The proposed formation scenario for SN 2012Z is that the original system at the heart of the supernova was a binary pair of large, but otherwise ordinary main sequence stars. The more massive of the binary stars lost substantial amounts of its hydrogen and helium to its smaller companion, and became a white dwarf. The newly engorged companion star then evolved into an enlarged stage, whose outer layers engulfed the white dwarf. The outer hydrogen layers of the overlapping stars were then ejected, leaving behind a still-active helium core and the white dwarf. In turn, the white dwarf drained back some matter from the remaining companion star, until the white dwarf became so unstable that it exploded as a supernova, with the former helium core left behind as a remnant zombie star.

There were images of the area from before the supernova, allowing before and after images, and the process of the supernova to be studied. To test the zombie star hypothesis, the area was observed again a few years after the event.

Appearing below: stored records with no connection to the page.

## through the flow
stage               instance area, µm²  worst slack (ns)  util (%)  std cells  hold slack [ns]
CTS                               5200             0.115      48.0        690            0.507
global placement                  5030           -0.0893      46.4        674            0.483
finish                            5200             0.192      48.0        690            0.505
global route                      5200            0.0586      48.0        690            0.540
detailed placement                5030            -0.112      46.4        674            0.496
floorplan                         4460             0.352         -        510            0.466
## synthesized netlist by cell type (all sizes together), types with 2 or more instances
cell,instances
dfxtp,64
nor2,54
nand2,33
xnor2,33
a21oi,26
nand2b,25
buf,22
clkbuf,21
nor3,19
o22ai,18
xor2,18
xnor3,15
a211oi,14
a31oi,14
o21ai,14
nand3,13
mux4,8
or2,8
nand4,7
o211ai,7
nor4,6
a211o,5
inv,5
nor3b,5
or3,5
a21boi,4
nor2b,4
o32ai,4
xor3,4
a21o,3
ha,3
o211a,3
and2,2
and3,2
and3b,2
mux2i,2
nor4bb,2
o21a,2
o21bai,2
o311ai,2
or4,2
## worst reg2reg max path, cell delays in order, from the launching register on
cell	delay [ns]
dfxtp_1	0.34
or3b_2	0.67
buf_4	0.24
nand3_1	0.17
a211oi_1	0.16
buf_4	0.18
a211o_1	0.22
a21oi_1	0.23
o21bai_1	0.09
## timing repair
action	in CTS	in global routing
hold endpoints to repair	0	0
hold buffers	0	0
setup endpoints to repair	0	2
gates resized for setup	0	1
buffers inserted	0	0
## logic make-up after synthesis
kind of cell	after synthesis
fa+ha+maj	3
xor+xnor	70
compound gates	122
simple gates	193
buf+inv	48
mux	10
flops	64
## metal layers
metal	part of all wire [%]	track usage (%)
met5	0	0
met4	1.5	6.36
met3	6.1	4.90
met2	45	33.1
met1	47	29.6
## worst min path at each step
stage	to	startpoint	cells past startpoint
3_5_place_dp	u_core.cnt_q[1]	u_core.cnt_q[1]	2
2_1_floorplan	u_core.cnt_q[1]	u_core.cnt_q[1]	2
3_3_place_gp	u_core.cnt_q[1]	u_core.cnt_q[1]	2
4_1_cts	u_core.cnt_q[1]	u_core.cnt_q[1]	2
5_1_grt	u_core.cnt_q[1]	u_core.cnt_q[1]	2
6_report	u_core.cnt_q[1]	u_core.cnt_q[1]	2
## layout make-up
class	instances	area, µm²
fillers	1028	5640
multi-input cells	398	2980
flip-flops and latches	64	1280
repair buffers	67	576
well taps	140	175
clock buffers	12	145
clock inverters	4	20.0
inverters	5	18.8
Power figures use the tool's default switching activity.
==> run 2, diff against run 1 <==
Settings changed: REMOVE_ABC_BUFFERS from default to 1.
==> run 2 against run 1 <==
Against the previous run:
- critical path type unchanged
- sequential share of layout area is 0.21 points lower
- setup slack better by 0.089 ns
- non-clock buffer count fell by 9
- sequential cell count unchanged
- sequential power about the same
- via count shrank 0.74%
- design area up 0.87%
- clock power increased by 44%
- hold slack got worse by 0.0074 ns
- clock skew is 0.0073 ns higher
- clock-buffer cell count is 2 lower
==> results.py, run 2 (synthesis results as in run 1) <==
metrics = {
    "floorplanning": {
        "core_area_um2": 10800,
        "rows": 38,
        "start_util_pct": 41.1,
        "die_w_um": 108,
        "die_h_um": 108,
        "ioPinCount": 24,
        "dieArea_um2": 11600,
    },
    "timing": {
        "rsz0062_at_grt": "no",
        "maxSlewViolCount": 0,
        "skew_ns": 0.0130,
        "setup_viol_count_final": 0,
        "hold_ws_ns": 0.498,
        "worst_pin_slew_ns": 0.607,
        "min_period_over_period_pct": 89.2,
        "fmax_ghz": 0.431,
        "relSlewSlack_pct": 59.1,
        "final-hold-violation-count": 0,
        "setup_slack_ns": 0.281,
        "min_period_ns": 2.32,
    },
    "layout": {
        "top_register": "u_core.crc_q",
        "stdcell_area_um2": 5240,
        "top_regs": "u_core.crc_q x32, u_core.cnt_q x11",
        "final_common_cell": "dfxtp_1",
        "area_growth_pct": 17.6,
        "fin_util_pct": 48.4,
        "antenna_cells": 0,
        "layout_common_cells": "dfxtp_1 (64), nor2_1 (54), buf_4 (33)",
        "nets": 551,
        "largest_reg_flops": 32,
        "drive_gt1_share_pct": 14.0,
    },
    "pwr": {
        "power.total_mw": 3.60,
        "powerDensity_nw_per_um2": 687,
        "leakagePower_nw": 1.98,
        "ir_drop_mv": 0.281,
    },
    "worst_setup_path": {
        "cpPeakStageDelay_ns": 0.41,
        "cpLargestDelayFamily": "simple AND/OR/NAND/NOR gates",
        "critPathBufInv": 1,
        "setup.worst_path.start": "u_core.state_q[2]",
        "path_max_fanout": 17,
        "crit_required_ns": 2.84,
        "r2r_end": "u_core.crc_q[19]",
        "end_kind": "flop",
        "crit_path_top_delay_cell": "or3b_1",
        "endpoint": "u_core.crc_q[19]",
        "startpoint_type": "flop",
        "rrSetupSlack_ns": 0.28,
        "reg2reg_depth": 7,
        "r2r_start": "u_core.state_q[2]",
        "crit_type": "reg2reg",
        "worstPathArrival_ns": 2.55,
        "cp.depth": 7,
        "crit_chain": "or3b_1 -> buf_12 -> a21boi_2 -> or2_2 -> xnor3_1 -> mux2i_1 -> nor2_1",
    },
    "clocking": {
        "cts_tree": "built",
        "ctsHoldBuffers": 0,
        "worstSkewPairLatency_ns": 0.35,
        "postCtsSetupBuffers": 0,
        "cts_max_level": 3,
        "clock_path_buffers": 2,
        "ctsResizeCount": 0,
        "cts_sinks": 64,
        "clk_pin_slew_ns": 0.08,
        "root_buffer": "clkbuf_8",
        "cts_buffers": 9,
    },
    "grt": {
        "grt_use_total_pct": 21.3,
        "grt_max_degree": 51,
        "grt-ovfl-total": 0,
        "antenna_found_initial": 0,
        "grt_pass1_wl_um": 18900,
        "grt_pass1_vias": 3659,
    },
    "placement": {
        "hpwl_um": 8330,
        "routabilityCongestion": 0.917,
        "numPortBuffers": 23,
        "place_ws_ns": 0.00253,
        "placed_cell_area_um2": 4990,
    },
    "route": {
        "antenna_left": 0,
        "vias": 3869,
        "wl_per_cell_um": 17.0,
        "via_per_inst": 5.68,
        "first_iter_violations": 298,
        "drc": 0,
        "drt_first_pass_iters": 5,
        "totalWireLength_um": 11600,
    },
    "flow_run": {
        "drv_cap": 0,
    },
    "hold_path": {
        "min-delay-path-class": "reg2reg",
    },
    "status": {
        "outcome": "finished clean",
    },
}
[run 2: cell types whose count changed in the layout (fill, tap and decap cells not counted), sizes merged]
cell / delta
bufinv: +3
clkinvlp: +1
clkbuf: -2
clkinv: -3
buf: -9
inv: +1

The authors found that the decline of the light curve was consistent with the existence of a radioactively-heated bound remnant, but that it was difficult to come up with a model that could explain the whole light curve.

This discovery is a milestone in a decades long search by astronomers for such an occurrence; the observation of SN 2012Z was the first time astrophysicists were able to identify a star system that later went to a supernova of this type.

SN 2008ha may be a Type Iax supernova, but significantly weaker than SN 2012Z.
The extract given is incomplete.